(WHAT YOU WILL DO): From the records below, transcribe only the lines running from the one with "end signal: assignment" through the one with "To: register data_reg[5], in". Keep both of those end lines.

(Data entries)
--- START ---
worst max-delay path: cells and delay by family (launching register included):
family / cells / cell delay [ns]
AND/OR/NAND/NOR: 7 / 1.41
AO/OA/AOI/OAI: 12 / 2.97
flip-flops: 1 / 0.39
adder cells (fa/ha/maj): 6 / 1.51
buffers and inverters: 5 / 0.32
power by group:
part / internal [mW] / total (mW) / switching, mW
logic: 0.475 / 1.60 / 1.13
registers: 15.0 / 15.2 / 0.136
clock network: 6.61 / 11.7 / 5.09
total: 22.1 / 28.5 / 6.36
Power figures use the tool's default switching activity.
--- END ---
--- START ---
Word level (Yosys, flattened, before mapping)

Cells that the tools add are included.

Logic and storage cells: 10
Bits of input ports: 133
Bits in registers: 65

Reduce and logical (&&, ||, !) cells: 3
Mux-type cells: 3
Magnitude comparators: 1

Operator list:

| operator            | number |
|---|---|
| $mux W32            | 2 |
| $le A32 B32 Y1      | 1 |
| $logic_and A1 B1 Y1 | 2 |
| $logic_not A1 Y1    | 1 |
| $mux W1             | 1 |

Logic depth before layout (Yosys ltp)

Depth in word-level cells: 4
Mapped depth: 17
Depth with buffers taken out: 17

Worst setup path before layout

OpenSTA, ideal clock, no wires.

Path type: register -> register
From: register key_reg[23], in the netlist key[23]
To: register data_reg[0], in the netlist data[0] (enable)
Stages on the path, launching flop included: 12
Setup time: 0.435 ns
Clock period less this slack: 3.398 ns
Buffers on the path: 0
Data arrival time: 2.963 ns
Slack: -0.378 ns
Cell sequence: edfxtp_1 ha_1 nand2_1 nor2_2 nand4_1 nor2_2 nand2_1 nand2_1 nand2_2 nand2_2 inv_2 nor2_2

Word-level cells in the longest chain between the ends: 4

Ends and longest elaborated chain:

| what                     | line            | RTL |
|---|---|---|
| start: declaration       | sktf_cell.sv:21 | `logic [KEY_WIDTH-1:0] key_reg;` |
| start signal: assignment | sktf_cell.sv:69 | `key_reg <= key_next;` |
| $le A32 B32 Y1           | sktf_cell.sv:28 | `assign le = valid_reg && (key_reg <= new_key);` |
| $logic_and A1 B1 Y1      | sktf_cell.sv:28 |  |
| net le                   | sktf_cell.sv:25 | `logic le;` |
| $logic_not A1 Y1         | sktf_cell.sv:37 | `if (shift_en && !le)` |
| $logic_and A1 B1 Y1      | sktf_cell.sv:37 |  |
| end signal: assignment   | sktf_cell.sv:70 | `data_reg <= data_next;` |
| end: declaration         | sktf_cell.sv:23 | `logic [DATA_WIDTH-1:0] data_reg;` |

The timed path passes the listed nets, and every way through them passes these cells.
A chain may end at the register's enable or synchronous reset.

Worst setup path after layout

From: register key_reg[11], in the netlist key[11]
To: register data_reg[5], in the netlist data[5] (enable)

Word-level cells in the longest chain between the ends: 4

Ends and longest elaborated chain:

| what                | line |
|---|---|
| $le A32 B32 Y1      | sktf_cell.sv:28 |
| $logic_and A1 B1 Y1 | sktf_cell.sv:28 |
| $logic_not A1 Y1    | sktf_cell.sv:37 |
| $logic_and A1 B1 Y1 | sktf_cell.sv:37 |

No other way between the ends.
--- END ---
(RESPONSE AREA):
| end signal: assignment   | sktf_cell.sv:70 | `data_reg <= data_next;` |
| end: declaration         | sktf_cell.sv:23 | `logic [DATA_WIDTH-1:0] data_reg;` |

The timed path passes the listed nets, and every way through them passes these cells.
A chain may end at the register's enable or synchronous reset.

Worst setup path after layout

From: register key_reg[11], in the netlist key[11]
To: register data_reg[5], in the netlist data[5] (enable)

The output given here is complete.